[Data records]
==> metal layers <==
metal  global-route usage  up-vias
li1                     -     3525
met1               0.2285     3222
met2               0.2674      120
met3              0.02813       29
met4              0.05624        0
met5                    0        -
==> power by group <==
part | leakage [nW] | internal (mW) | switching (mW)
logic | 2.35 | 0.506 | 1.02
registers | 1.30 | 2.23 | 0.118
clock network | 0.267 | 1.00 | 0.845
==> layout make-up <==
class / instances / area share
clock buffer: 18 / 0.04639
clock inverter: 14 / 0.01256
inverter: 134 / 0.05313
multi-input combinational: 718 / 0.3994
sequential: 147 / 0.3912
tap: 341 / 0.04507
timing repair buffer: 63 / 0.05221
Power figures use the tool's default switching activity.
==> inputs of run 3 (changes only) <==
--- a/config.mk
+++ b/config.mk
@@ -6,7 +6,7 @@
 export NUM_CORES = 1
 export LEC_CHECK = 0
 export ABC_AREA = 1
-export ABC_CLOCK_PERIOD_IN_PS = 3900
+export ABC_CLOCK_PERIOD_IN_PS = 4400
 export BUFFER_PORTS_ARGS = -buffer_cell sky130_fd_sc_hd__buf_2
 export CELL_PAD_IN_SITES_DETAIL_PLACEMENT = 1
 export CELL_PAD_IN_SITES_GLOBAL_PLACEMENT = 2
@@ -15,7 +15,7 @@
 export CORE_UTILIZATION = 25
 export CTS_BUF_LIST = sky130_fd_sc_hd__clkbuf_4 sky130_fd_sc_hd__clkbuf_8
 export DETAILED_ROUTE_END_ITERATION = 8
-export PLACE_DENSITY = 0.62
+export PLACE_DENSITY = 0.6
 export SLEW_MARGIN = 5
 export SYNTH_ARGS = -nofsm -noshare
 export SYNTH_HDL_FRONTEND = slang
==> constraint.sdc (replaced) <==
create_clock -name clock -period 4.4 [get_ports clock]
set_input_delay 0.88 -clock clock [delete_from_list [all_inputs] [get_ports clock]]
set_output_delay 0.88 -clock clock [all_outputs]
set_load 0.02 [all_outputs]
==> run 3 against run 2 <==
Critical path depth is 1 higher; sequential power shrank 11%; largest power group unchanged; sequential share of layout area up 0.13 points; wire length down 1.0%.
File: src/rtl/rws_pkg.sv
`default_nettype none

package rws_pkg;

    localparam int MAX_POP  = 256;
    localparam int FIT_W    = 32;
    localparam int RND_W    = 32;
    localparam int IDX_W    = $clog2(MAX_POP);
    localparam int CNT_W    = $clog2(MAX_POP + 1);
    localparam int TOT_W    = FIT_W + $clog2(MAX_POP);
    localparam int CHOSEN_W = 8;
    localparam int STATUS_W = 2;
    localparam int SIZE_W   = 9;

    localparam logic [STATUS_W-1:0] ST_OK         = 2'd0;
    localparam logic [STATUS_W-1:0] ST_NOT_LOADED = 2'd1;
    localparam logic [STATUS_W-1:0] ST_ZERO_TOTAL = 2'd2;

    localparam logic CMD_LOAD = 1'b0;
    localparam logic CMD_PICK = 1'b1;

endpackage

`default_nettype wire

File: src/rtl/rws_mod.sv
`default_nettype none

// Restoring remainder, one dividend bit per cycle.
module rws_mod (
    input  wire logic                       clk,
    input  wire logic                       rst_n,
    input  wire logic                       start,
    input  wire logic [rws_pkg::RND_W-1:0]  dividend,
    input  wire logic [rws_pkg::TOT_W-1:0]  divisor,
    output logic                            done,
    output logic      [rws_pkg::RND_W-1:0]  remainder
);
    import rws_pkg::*;

    localparam int STEP_W = $clog2(RND_W);

    logic                busy_reg, busy_next;
    logic                done_reg, done_next;
    logic [STEP_W-1:0]   step_reg, step_next;
    logic [RND_W-1:0]    dvd_reg, dvd_next;
    logic [TOT_W-1:0]    dsr_reg, dsr_next;
    logic [TOT_W-1:0]    rem_reg, rem_next;
    logic [TOT_W:0]      shifted;

    always_comb
    begin
        busy_next = busy_reg;
        done_next = 1'b0;
        step_next = step_reg;
        dvd_next  = dvd_reg;
        dsr_next  = dsr_reg;
        rem_next  = rem_reg;
        shifted   = {rem_reg, dvd_reg[RND_W-1]};
        if (start)
        begin
            busy_next = 1'b1;
            step_next = STEP_W'(RND_W - 1);
            dvd_next  = dividend;
            dsr_next  = divisor;
            rem_next  = '0;
        end
        else if (busy_reg)
        begin
            if (shifted >= {1'b0, dsr_reg})
            begin
                rem_next = TOT_W'(shifted - {1'b0, dsr_reg});
            end
            else
            begin
                rem_next = shifted[TOT_W-1:0];
            end
            dvd_next  = {dvd_reg[RND_W-2:0], 1'b0};
            step_next = step_reg - 1'b1;
            if (step_reg == '0)
            begin
                busy_next = 1'b0;
                done_next = 1'b1;
            end
        end
    end

    always_ff @(posedge clk or negedge rst_n)
    begin
        if (!rst_n)
        begin
            busy_reg <= 1'b0;
            done_reg <= 1'b0;
            step_reg <= '0;
        end
        else
        begin
            busy_reg <= busy_next;
            done_reg <= done_next;
            step_reg <= step_next;
        end
    end

    always_ff @(posedge clk)
    begin
        dvd_reg <= dvd_next;
        dsr_reg <= dsr_next;
        rem_reg <= rem_next;
    end

    // remainder never exceeds the dividend
    assign remainder = rem_reg[RND_W-1:0];
    assign done      = done_reg;

`ifndef NO_ASSERTIONS
    a_rem_below_divisor: assert property (@(posedge clk) disable iff (!rst_n)
        busy_reg |-> rem_reg < dsr_reg)
        else $error("remainder not below divisor");

    a_done_after_busy: assert property (@(posedge clk) disable iff (!rst_n)
        done_reg |-> $past(busy_reg))
        else $error("done without a running division");
`endif

endmodule

`default_nettype wire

WORK REQUEST:
Check each line above for "inverter" and give the number of lines that match, nothing more.

RESPONSE:
2